**Exercise**: Return verbatim the line containing "assign periph_in_value = st.latch;" together with all lines that follow it, through the end of the records.

**Source records**:
[src/digital_io_port_bank.sv]
// Decided for this implementation: the strobed register port and the register offsets.
`timescale 1ns/1ns
`default_nettype none
`include "gpio_bank_params.svh"
module digital_io_port_bank
  import gpio_bank_pkg::*;
(
  input wire logic ref_clk,
  input wire logic rst_b,
  input wire logic [7:0] addr,
  input wire logic [7:0] wr_data,
  input wire logic wr_en,
  input wire logic rd_en,
  output logic [7:0] rd_data,
  input wire logic global_irq_enable,
  input wire logic [`PIN_COUNT-1:0] pin_level,
  output logic [`PIN_COUNT-1:0] pin_drive,
  output logic [`PIN_COUNT-1:0] pin_drive_en,
  output logic [`PIN_COUNT-1:0] pull_up_en,
  output logic [`PIN_COUNT-1:0] pull_down_en,
  input wire logic [`PIN_COUNT-1:0] periph_out_value,
  output logic [`PIN_COUNT-1:0] periph_in_value,
  output logic irq_port_one,
  output logic irq_port_two
);

  state_s st;
  state_s next_st;
  decode_s dec;
  pins_t edge_hit;
  irq_pins_t hw_set;
  irq_pins_t ies_set;
  irq_pins_t new_ies;

  // address to register kind and port index
  function automatic decode_s decode(input logic [7:0] a);
    decode_s d;
    d.kind = K_NONE;
    d.port = 3'd0;
    // flags and edge select exist only on the first two ports
    case (a)
      `PORT_ONE_IN:
      begin
        d.kind = K_IN;
        d.port = 3'd0;
      end
      `PORT_ONE_OUT:
      begin
        d.kind = K_OUT;
        d.port = 3'd0;
      end
      `PORT_ONE_DIR:
      begin
        d.kind = K_DIR;
        d.port = 3'd0;
      end
      `PORT_ONE_IFG:
      begin
        d.kind = K_IFG;
        d.port = 3'd0;
      end
      `PORT_ONE_IES:
      begin
        d.kind = K_IES;
        d.port = 3'd0;
      end
      `PORT_ONE_IE:
      begin
        d.kind = K_IE;
        d.port = 3'd0;
      end
      `PORT_ONE_SEL:
      begin
        d.kind = K_SEL;
        d.port = 3'd0;
      end
      `PORT_ONE_REN:
      begin
        d.kind = K_REN;
        d.port = 3'd0;
      end
      `PORT_TWO_IN:
      begin
        d.kind = K_IN;
        d.port = 3'd1;
      end
      `PORT_TWO_OUT:
      begin
        d.kind = K_OUT;
        d.port = 3'd1;
      end
      `PORT_TWO_DIR:
      begin
        d.kind = K_DIR;
        d.port = 3'd1;
      end
      `PORT_TWO_IFG:
      begin
        d.kind = K_IFG;
        d.port = 3'd1;
      end
      `PORT_TWO_IES:
      begin
        d.kind = K_IES;
        d.port = 3'd1;
      end
      `PORT_TWO_IE:
      begin
        d.kind = K_IE;
        d.port = 3'd1;
      end
      `PORT_TWO_SEL:
      begin
        d.kind = K_SEL;
        d.port = 3'd1;
      end
      `PORT_TWO_REN:
      begin
        d.kind = K_REN;
        d.port = 3'd1;
      end
      `P3_IN:
      begin
        d.kind = K_IN;
        d.port = 3'd2;
      end
      `P3_OUT:
      begin
        d.kind = K_OUT;
        d.port = 3'd2;
      end
      `P3_DIR:
      begin
        d.kind = K_DIR;
        d.port = 3'd2;
      end
      `P3_SEL:
      begin
        d.kind = K_SEL;
        d.port = 3'd2;
      end
      `P3_REN:
      begin
        d.kind = K_REN;
        d.port = 3'd2;
      end
      `P4_IN:
      begin
        d.kind = K_IN;
        d.port = 3'd3;
      end
      `P4_OUT:
      begin
        d.kind = K_OUT;
        d.port = 3'd3;
      end
      `P4_DIR:
      begin
        d.kind = K_DIR;
        d.port = 3'd3;
      end
      `P4_SEL:
      begin
        d.kind = K_SEL;
        d.port = 3'd3;
      end
      `P4_REN:
      begin
        d.kind = K_REN;
        d.port = 3'd3;
      end
      `P5_IN:
      begin
        d.kind = K_IN;
        d.port = 3'd4;
      end
      `P5_OUT:
      begin
        d.kind = K_OUT;
        d.port = 3'd4;
      end
      `P5_DIR:
      begin
        d.kind = K_DIR;
        d.port = 3'd4;
      end
      `P5_SEL:
      begin
        d.kind = K_SEL;
        d.port = 3'd4;
      end
      `P5_REN:
      begin
        d.kind = K_REN;
        d.port = 3'd4;
      end
      `P6_IN:
      begin
        d.kind = K_IN;
        d.port = 3'd5;
      end
      `P6_OUT:
      begin
        d.kind = K_OUT;
        d.port = 3'd5;
      end
      `P6_DIR:
      begin
        d.kind = K_DIR;
        d.port = 3'd5;
      end
      `P6_SEL:
      begin
        d.kind = K_SEL;
        d.port = 3'd5;
      end
      `P6_REN:
      begin
        d.kind = K_REN;
        d.port = 3'd5;
      end
      // unmapped: write ignored, read gives zero
      default:
      begin
        d.kind = K_NONE;
        d.port = 3'd0;
      end
    endcase
    return d;
  endfunction : decode

  // one process computes every next value
  always_comb
  begin
    next_st = st;
    dec = decode(addr);
    new_ies = st.ies;
    // three-stage synchroniser; stage one feeds stage two only
    next_st.sync1 = pin_level;
    next_st.sync2 = st.sync1;
    next_st.sync3 = st.sync2;
    // a change counts once stages two and three agree
    for (int i = 0; i < `PIN_COUNT; i++)
    begin
      if (st.sync2[i] == st.sync3[i])
      begin
        next_st.level[i] = st.sync3[i];
      end
    end
    next_st.prev = st.level;
    // transitions only, never static levels
    for (int i = 0; i < `PIN_COUNT; i++)
    begin
      edge_hit[i] = st.level[i] ^ st.prev[i];
    end
    for (int i = 0; i < `IRQ_PIN_COUNT; i++)
    begin
      // 0 arms rising, 1 arms falling; selected pins are silent
      hw_set[i] = edge_hit[i] & (st.level[i] ^ st.ies[i]) & ~st.sel[i];
    end
    // register writes; input registers have no write effect
    if (wr_en)
    begin
      case (dec.kind)
        K_OUT: next_st.out[dec.port*8 +: 8] = wr_data;
        K_DIR: next_st.dir[dec.port*8 +: 8] = wr_data;
        K_SEL: next_st.sel[dec.port*8 +: 8] = wr_data;
        K_REN: next_st.ren[dec.port*8 +: 8] = wr_data;
        K_IFG: next_st.ifg[dec.port*8 +: 8] = wr_data;
        K_IES: new_ies[dec.port*8 +: 8] = wr_data;
        K_IE: next_st.ie[dec.port*8 +: 8] = wr_data;
        K_IN: next_st.out = st.out;
        default: next_st.out = next_st.out;
      endcase
    end
    next_st.ies = new_ies;
    // new edge sense that differs from the pin level raises the flag
    for (int i = 0; i < `IRQ_PIN_COUNT; i++)
    begin
      ies_set[i] = (new_ies[i] ^ st.ies[i]) & (st.level[i] ^ new_ies[i]) & ~st.sel[i];
    end
    // hardware set wins over a same-cycle software clear
    next_st.ifg = next_st.ifg | hw_set | ies_set;
    // one request line for each of ports one and two, both enables needed
    next_st.irq[0] = global_irq_enable & |(st.ifg[7:0] & st.ie[7:0]);
    next_st.irq[1] = global_irq_enable & |(st.ifg[15:8] & st.ie[15:8]);
    // pad control; pull resistor overrides port output drive
    for (int i = 0; i < `PIN_COUNT; i++)
    begin
      next_st.drive_en[i] = st.dir[i] & (st.sel[i] | ~st.ren[i]);
      next_st.drive[i] = st.sel[i] ? periph_out_value[i] : st.out[i];
      next_st.pull_up[i] = st.ren[i] & ~next_st.drive_en[i] & st.out[i];
      next_st.pull_down[i] = st.ren[i] & ~next_st.drive_en[i] & ~st.out[i];
      // transparent while selected, frozen after deselect
      if (st.sel[i])
      begin
        next_st.latch[i] = st.level[i];
      end
    end
    // read data valid the cycle after the strobe only
    next_st.rd_data = 8'h00;
    if (rd_en)
    begin
      case (dec.kind)
        K_IN: next_st.rd_data = st.level[dec.port*8 +: 8];
        K_OUT: next_st.rd_data = st.out[dec.port*8 +: 8];
        K_DIR: next_st.rd_data = st.dir[dec.port*8 +: 8];
        K_SEL: next_st.rd_data = st.sel[dec.port*8 +: 8];
        K_REN: next_st.rd_data = st.ren[dec.port*8 +: 8];
        K_IFG: next_st.rd_data = st.ifg[dec.port*8 +: 8];
        K_IES: next_st.rd_data = st.ies[dec.port*8 +: 8];
        K_IE: next_st.rd_data = st.ie[dec.port*8 +: 8];
        default: next_st.rd_data = 8'h00;
      endcase
    end
  end

  // state register; synchronous active-low reset
  always_ff @(posedge ref_clk)
  begin
    if (!rst_b)
    begin
      st <= '0;
      st.sel <= `SEL_RESET;
    end
    else
    begin
      st <= next_st;
    end
  end

  // every output straight from the state register
  assign rd_data = st.rd_data;
  assign pin_drive = st.drive;
  assign pin_drive_en = st.drive_en;
  assign pull_up_en = st.pull_up;
  assign pull_down_en = st.pull_down;
  assign periph_in_value = st.latch;
  assign irq_port_one = st.irq[0];
  assign irq_port_two = st.irq[1];
endmodule : digital_io_port_bank
`default_nettype wire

**Response area**:
  assign periph_in_value = st.latch;
  assign irq_port_one = st.irq[0];
  assign irq_port_two = st.irq[1];
endmodule : digital_io_port_bank
`default_nettype wire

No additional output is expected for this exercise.